[[ SUPPLIED MATERIAL, beginning ]]
<file path="config.mk">
export PLATFORM = sky130hd
export DESIGN_NAME = eight_bit_gpio_port
export DESIGN_NICKNAME = d
export VERILOG_FILES = /design/src/logic/egp_pkg.sv /design/src/logic/eight_bit_gpio_port.sv /design/src/logic/egp_pin_sync.sv /design/src/logic/egp_pad_ctrl.sv
export SDC_FILE = /design/constraint.sdc
export NUM_CORES = 1
export LEC_CHECK = 0
export BUFFER_PORTS_ARGS = -buffer_cell sky130_fd_sc_hd__buf_4
export CAP_MARGIN = 20
export CORE_ASPECT_RATIO = 0.8
export CORE_MARGIN = 2
export CORE_UTILIZATION = 50
export CTS_BUF_LIST = sky130_fd_sc_hd__clkbuf_4 sky130_fd_sc_hd__clkbuf_8
export DETAILED_ROUTE_END_ITERATION = 7
export PLACE_DENSITY = 0.8
export SLEW_MARGIN = 20
export SYNTH_ARGS = -nofsm -noshare
export SYNTH_HDL_FRONTEND = slang
export SYNTH_SLANG_ARGS = --single-unit
</file>
<file path="constraint.sdc">
create_clock -name clk -period 3.33 [get_ports clk]
set_input_delay 0.1665 -clock clk [delete_from_list [all_inputs] [get_ports clk]]
set_output_delay 0.1665 -clock clk [all_outputs]
set_load 0.02 [all_outputs]
</file>
<file path="src/logic/egp_pkg.sv">
// Purpose: Shared constants for the eight-pin general-purpose port.
// Assumes: A 32-bit AXI4-Lite register bus with byte addresses.
// Notes:   Offsets, reset values and bus answers live here only.
`default_nettype none

package egp_pkg;

    // ****************************************************************
    // Widths.
    // ****************************************************************
    localparam int unsigned ADDR_W = 5;   // Byte address bits decoded.
    localparam int unsigned DATA_W = 32;  // Bus data width.
    localparam int unsigned PINS   = 8;   // Pins in the port.

    // ****************************************************************
    // Register offsets (byte addresses).
    // ****************************************************************
    localparam logic [ADDR_W-1:0] OFF_DATA  = 5'h00;  // Pin or latch view.
    localparam logic [ADDR_W-1:0] OFF_DIR   = 5'h04;  // Direction bits.
    localparam logic [ADDR_W-1:0] OFF_PULL  = 5'h08;  // Pull-up enables.
    localparam logic [ADDR_W-1:0] OFF_STBY  = 5'h0c;  // Standby pin state select.
    localparam logic [ADDR_W-1:0] OFF_LATCH = 5'h10;  // Read-modify-write view.

    // ****************************************************************
    // Field positions.
    // ****************************************************************
    localparam int unsigned STBY_SEL_BIT = 0;  // Standby pin state select bit.

    // ****************************************************************
    // Values after reset.
    // ****************************************************************
    localparam logic [7:0] DATA_RST = 8'h00;  // Output latch.
    localparam logic [7:0] DIR_RST  = 8'h00;  // All pins inputs.
    localparam logic [7:0] PULL_RST = 8'h00;  // Pull-ups off.
    localparam logic       STBY_RST = 1'b0;   // Pins hold in standby.

    // ****************************************************************
    // Bus answers.
    // ****************************************************************
    localparam logic [1:0] RESP_OKAY   = 2'h0;  // Access done.
    localparam logic [1:0] RESP_SLVERR = 2'h2;  // Unmapped address.

endpackage : egp_pkg

`default_nettype wire

</file>
<file path="src/logic/eight_bit_gpio_port.sv">
// Purpose: Eight-pin general-purpose port with AXI4-Lite registers.
// Assumes: One clock; pins arrive asynchronously; lowPowerMode is synchronous.
// Notes:   Pad controls and peripheral inputs are registered outputs.
//
// Overview of operation
// - Direction one makes the pin an output.
// - Direction zero leaves the pin undriven input.
// - Data write updates latch and output pins.
// - Data write still updates latch on inputs.
// - Output pin reads return the latch.
// - Input reads pin; read-modify-write reads latch.
// - Peripheral drives claimed pin; reads see pin.
// - Peripheral input pin reads return pin level.
// - Reset clears all direction bits to zero.
// - Select one in standby: high-Z, inputs low.
// - Select zero in standby: pins unchanged.
// - Pull-up enabled unless pin driven low.
// - Open-drain high output becomes high impedance.
// - Debug pin pull-up bit stored, no effect.
// - Register bit n maps to pin n.
`default_nettype none

module eight_bit_gpio_port #(
    parameter logic [7:0] OPEN_DRAIN_MASK = 8'h00,  // Open-drain pins.
    parameter logic [7:0] NO_PULLUP_MASK  = 8'h04   // Debug input pin has no pull-up.
) (
    // Clock and reset.
    input  wire logic                       clk,
    input  wire logic                       srst,

    // AXI4-Lite write address.
    input  wire logic                       s_axi_awvalid,
    output var  logic                       s_axi_awready,
    input  wire logic [egp_pkg::ADDR_W-1:0] s_axi_awaddr,
    input  wire logic [2:0]                 s_axi_awprot,

    // AXI4-Lite write data.
    input  wire logic                       s_axi_wvalid,
    output var  logic                       s_axi_wready,
    input  wire logic [31:0]                s_axi_wdata,
    input  wire logic [3:0]                 s_axi_wstrb,

    // AXI4-Lite write response.
    output var  logic                       s_axi_bvalid,
    input  wire logic                       s_axi_bready,
    output var  logic [1:0]                 s_axi_bresp,

    // AXI4-Lite read address.
    input  wire logic                       s_axi_arvalid,
    output var  logic                       s_axi_arready,
    input  wire logic [egp_pkg::ADDR_W-1:0] s_axi_araddr,
    input  wire logic [2:0]                 s_axi_arprot,

    // AXI4-Lite read data.
    output var  logic                       s_axi_rvalid,
    input  wire logic                       s_axi_rready,
    output var  logic [31:0]                s_axi_rdata,
    output var  logic [1:0]                 s_axi_rresp,

    // Power mode from the system controller.
    input  wire logic                       lowPowerMode,

    // Shared peripheral functions.
    input  wire logic [7:0]                 periphOe,
    input  wire logic [7:0]                 periphOut,
    output var  logic [7:0]                 periphIn,

    // Pads.
    input  wire logic [7:0]                 padIn,
    output var  logic [7:0]                 padOut,
    output var  logic [7:0]                 padOe,
    output var  logic [7:0]                 pullupOn
);

    // ****************************************************************
    // State.
    // ****************************************************************
    typedef struct packed {
        // Bus slave.
        logic                       awReady;   // Write address may be taken.
        logic                       awHave;    // Write address held.
        logic [egp_pkg::ADDR_W-1:0] awAddr;    // Held write address.
        logic                       wReady;    // Write data may be taken.
        logic                       wHave;     // Write data held.
        logic [7:0]                 wByte;     // Held low data byte.
        logic                       wLane;     // Low byte lane strobe.
        logic                       bValid;    // Write response pending.
        logic [1:0]                 bResp;     // Write response code.

        logic                       arReady;   // Read address may be taken.
        logic                       rValid;    // Read data pending.
        logic [31:0]                rData;     // Read data.
        logic [1:0]                 rResp;     // Read response code.

        // Port registers.
        logic [7:0]                 latch;     // Output data latch.
        logic [7:0]                 dir;       // Direction, one is output.
        logic [7:0]                 pull;      // Pull-up enables.
        logic                       stbySel;   // Standby pin state select.

        // Registered pad and peripheral outputs.
        logic [7:0]                 padOut;    // Pad output level.
        logic [7:0]                 padOe;     // Pad output enable.
        logic [7:0]                 pullOn;    // Pull-up connection.
        logic [7:0]                 periphIn;  // Level seen by peripherals.
    } egp_state_t;

    egp_state_t st_reg;   // Current state.
    egp_state_t st_next;  // Next state.

    // ****************************************************************
    // Helper functions.
    // ****************************************************************

    // True when the address names a register of the port.
    function automatic logic egpMapped(input logic [egp_pkg::ADDR_W-1:0] a);
        egpMapped = (a == egp_pkg::OFF_DATA) || (a == egp_pkg::OFF_DIR) ||
                    (a == egp_pkg::OFF_PULL) || (a == egp_pkg::OFF_STBY) ||
                    (a == egp_pkg::OFF_LATCH);
    endfunction : egpMapped

    // Widens an eight-bit field to a bus word with zero upper bits.
    function automatic logic [31:0] egpWord(input logic [7:0] v);
        egpWord = {24'h000000, v};
    endfunction : egpWord

    // ****************************************************************
    // Pin input path.
    // ****************************************************************
    logic [7:0] pinLevel;    // Synchronised pin levels.
    logic       standbyHiz;  // Pins released and inputs blocked.
    logic [7:0] inputView;   // Pin level after standby blocking.
    logic [7:0] dataView;    // Ordinary data register read value.

    egp_pin_sync #(
        .WIDTH (8)
    ) u_sync (
        .clk    (clk),
        .srst   (srst),
        .rawIn  (padIn),
        .level  (pinLevel)
    );

    // Work out standby blocking and the ordinary read view of each pin.
    always_comb begin
        standbyHiz = st_reg.stbySel & lowPowerMode;

        inputView  = standbyHiz ? 8'h00 : pinLevel;

        dataView   = (st_reg.dir & ~periphOe & st_reg.latch) | (~(st_reg.dir & ~periphOe) & inputView);
    end

    // ****************************************************************
    // Pad control.
    // ****************************************************************
    logic [7:0] padOutNext;  // Pad level for next cycle.
    logic [7:0] padOeNext;   // Pad enable for next cycle.
    logic [7:0] pullOnNext;  // Pull-up for next cycle.

    egp_pad_ctrl #(
        .OPEN_DRAIN_MASK (OPEN_DRAIN_MASK),
        .NO_PULLUP_MASK  (NO_PULLUP_MASK)
    ) u_pad (
        .standbyHiz (standbyHiz),
        .dirBits    (st_reg.dir),
        .latchBits  (st_reg.latch),
        .pullEn     (st_reg.pull),
        .periphOe   (periphOe),
        .periphOut  (periphOut),
        .padOut     (padOutNext),
        .padOe      (padOeNext),
        .pullOn     (pullOnNext)
    );

    // ****************************************************************
    // Next state.
    // ****************************************************************

    // Bus handshakes, register writes, read answers and pad outputs.
    always_comb begin
        logic doWrite;  // Both halves of a write are held.
        logic doRead;   // A read address is taken.

        doWrite = 1'b0;
        doRead  = 1'b0;
        st_next = st_reg;

        // Take the write address and data independently.
        if (s_axi_awvalid && st_reg.awReady) begin
            st_next.awHave = 1'b1;
            st_next.awAddr = s_axi_awaddr;
        end

        if (s_axi_wvalid && st_reg.wReady) begin
            st_next.wHave = 1'b1;
            st_next.wByte = s_axi_wdata[7:0];
            st_next.wLane = s_axi_wstrb[0];
        end

        // Retire an answered write response.
        if (st_reg.bValid && s_axi_bready) begin
            st_next.bValid = 1'b0;
        end

        // Perform a write once both halves are held and no answer waits.
        doWrite = st_reg.awHave && st_reg.wHave && !st_reg.bValid;
        if (doWrite) begin
            st_next.awHave = 1'b0;
            st_next.wHave  = 1'b0;
            st_next.bValid = 1'b1;
            st_next.bResp  = egpMapped(st_reg.awAddr) ? egp_pkg::RESP_OKAY : egp_pkg::RESP_SLVERR;
            if (st_reg.wLane) begin
                case (st_reg.awAddr)
                    egp_pkg::OFF_DATA: begin
                        st_next.latch = st_reg.wByte;
                    end

                    egp_pkg::OFF_DIR: begin
                        st_next.dir = st_reg.wByte;
                    end

                    egp_pkg::OFF_PULL: begin
                        st_next.pull = st_reg.wByte;
                    end

                    egp_pkg::OFF_STBY: begin
                        st_next.stbySel = st_reg.wByte[egp_pkg::STBY_SEL_BIT];
                    end

                    default: begin
                        // Latch view and unmapped words take no write.
                        st_next.latch = st_reg.latch;
                    end
                endcase
            end
        end

        // Accept a new write half only while that half is not held and no answer is pending.
        st_next.awReady = !st_next.awHave && !st_next.bValid;
        st_next.wReady  = !st_next.wHave && !st_next.bValid;

        // Retire an answered read.
        if (st_reg.rValid && s_axi_rready) begin
            st_next.rValid = 1'b0;
        end

        // Take a read address and build the answer.
        doRead = s_axi_arvalid && st_reg.arReady;
        if (doRead) begin
            st_next.rValid = 1'b1;
            st_next.rResp  = egpMapped(s_axi_araddr) ? egp_pkg::RESP_OKAY : egp_pkg::RESP_SLVERR;
            case (s_axi_araddr)
                egp_pkg::OFF_DATA: begin
                    st_next.rData = egpWord(dataView);
                end

                egp_pkg::OFF_LATCH: begin
                    st_next.rData = egpWord(st_reg.latch);
                end

                egp_pkg::OFF_DIR: begin
                    st_next.rData = egpWord(st_reg.dir);
                end

                egp_pkg::OFF_PULL: begin
                    st_next.rData = egpWord(st_reg.pull);
                end

                egp_pkg::OFF_STBY: begin
                    st_next.rData = egpWord({7'h00, st_reg.stbySel});
                end

                default: begin
                    // Unmapped words read as zero.
                    st_next.rData = 32'h00000000;
                end
            endcase
        end

        st_next.arReady = !st_next.rValid;

        // Register the pad and peripheral views.
        st_next.padOut   = padOutNext;
        st_next.padOe    = padOeNext;
        st_next.pullOn   = pullOnNext;
        st_next.periphIn = inputView;
    end

    // ****************************************************************
    // State register.
    // ****************************************************************

    // Register the state; reset releases every pad and clears directions.
    always_ff @(posedge clk) begin
        if (srst) begin
            st_reg         <= '0;

            st_reg.latch   <= egp_pkg::DATA_RST;
            st_reg.dir     <= egp_pkg::DIR_RST;
            st_reg.pull    <= egp_pkg::PULL_RST;
            st_reg.stbySel <= egp_pkg::STBY_RST;
        end else begin
            st_reg <= st_next;
        end
    end

    // ****************************************************************
    // Outputs, all straight from the state register.
    // ****************************************************************
    assign s_axi_awready = st_reg.awReady;
    assign s_axi_wready  = st_reg.wReady;
    assign s_axi_bvalid  = st_reg.bValid;
    assign s_axi_bresp   = st_reg.bResp;
    assign s_axi_arready = st_reg.arReady;
    assign s_axi_rvalid  = st_reg.rValid;
    assign s_axi_rdata   = st_reg.rData;
    assign s_axi_rresp   = st_reg.rResp;

    assign padOut        = st_reg.padOut;
    assign padOe         = st_reg.padOe;
    assign pullupOn      = st_reg.pullOn;
    assign periphIn      = st_reg.periphIn;

endmodule : eight_bit_gpio_port

`default_nettype wire

</file>
<file path="src/logic/egp_pin_sync.sv">
// Purpose: Brings the asynchronous pin levels into the clock domain.
// Assumes: Pins may change at any time relative to clk.
// Notes:   A change counts once the second and third stages agree.
`default_nettype none

module egp_pin_sync #(
    parameter int unsigned WIDTH = 8  // Number of pins.
) (
    // Clock and reset.
    input  wire logic             clk,
    input  wire logic             srst,
    // Raw and filtered levels.
    input  wire logic [WIDTH-1:0] rawIn,
    output var  logic [WIDTH-1:0] level
);

    // ****************************************************************
    // State.
    // ****************************************************************
    typedef struct packed {
        logic [WIDTH-1:0] s1;   // First stage, read by s2 only.
        logic [WIDTH-1:0] s2;   // Second stage.
        logic [WIDTH-1:0] s3;   // Third stage.
        logic [WIDTH-1:0] lvl;  // Accepted level.
    } egp_sync_t;

    egp_sync_t st_reg;   // Current state.
    egp_sync_t st_next;  // Next state.

    // Shift the stages; accept a level once stages two and three agree.
    always_comb begin
        st_next     = st_reg;
        st_next.s1  = rawIn;
        st_next.s2  = st_reg.s1;
        st_next.s3  = st_reg.s2;
        st_next.lvl = (st_reg.s2 & st_reg.s3) | (st_reg.lvl & (st_reg.s2 | st_reg.s3));
    end

    // Register the state; reset clears every stage.
    always_ff @(posedge clk) begin
        if (srst) begin
            st_reg <= '0;
        end else begin
            st_reg <= st_next;
        end
    end

    assign level = st_reg.lvl;

endmodule : egp_pin_sync

`default_nettype wire

</file>
<file path="src/logic/egp_pad_ctrl.sv">
// Purpose: Works out drive, enable and pull-up for each pad.
// Assumes: Inputs are registered state of the same clock.
// Notes:   Pure logic; the caller registers the results.
`default_nettype none

module egp_pad_ctrl #(
    parameter logic [7:0] OPEN_DRAIN_MASK = 8'h00,  // Pins with N-channel open drain.
    parameter logic [7:0] NO_PULLUP_MASK  = 8'h04   // Pins without a pull-up.
) (
    // Configuration.
    input  wire logic       standbyHiz,
    input  wire logic [7:0] dirBits,
    input  wire logic [7:0] latchBits,
    input  wire logic [7:0] pullEn,
    // Peripheral outputs.
    input  wire logic [7:0] periphOe,
    input  wire logic [7:0] periphOut,
    // Pad controls.
    output var  logic [7:0] padOut,
    output var  logic [7:0] padOe,
    output var  logic [7:0] pullOn
);

    // Choose the source for each pad and apply open-drain and pull-up rules.
    always_comb begin
        logic [7:0] src;  // Level the pad would drive.
        logic [7:0] act;  // Pad is driven by port or peripheral.
        src = '0;
        act = '0;
        src = (periphOe & periphOut) | (~periphOe & latchBits);
        act = periphOe | dirBits;
        if (standbyHiz) begin
            act = '0;
        end
        padOe  = act & ~(OPEN_DRAIN_MASK & src);
        padOut = src & ~OPEN_DRAIN_MASK;
        pullOn = pullEn & ~NO_PULLUP_MASK & ~(padOe & ~padOut);
    end

endmodule : egp_pad_ctrl

`default_nettype wire

</file>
[[ SUPPLIED MATERIAL, end ]]
TO DO: Give the number of lines in the listing that hold the word "inputView", with no other words.

RESULT OF THIS TASK: 4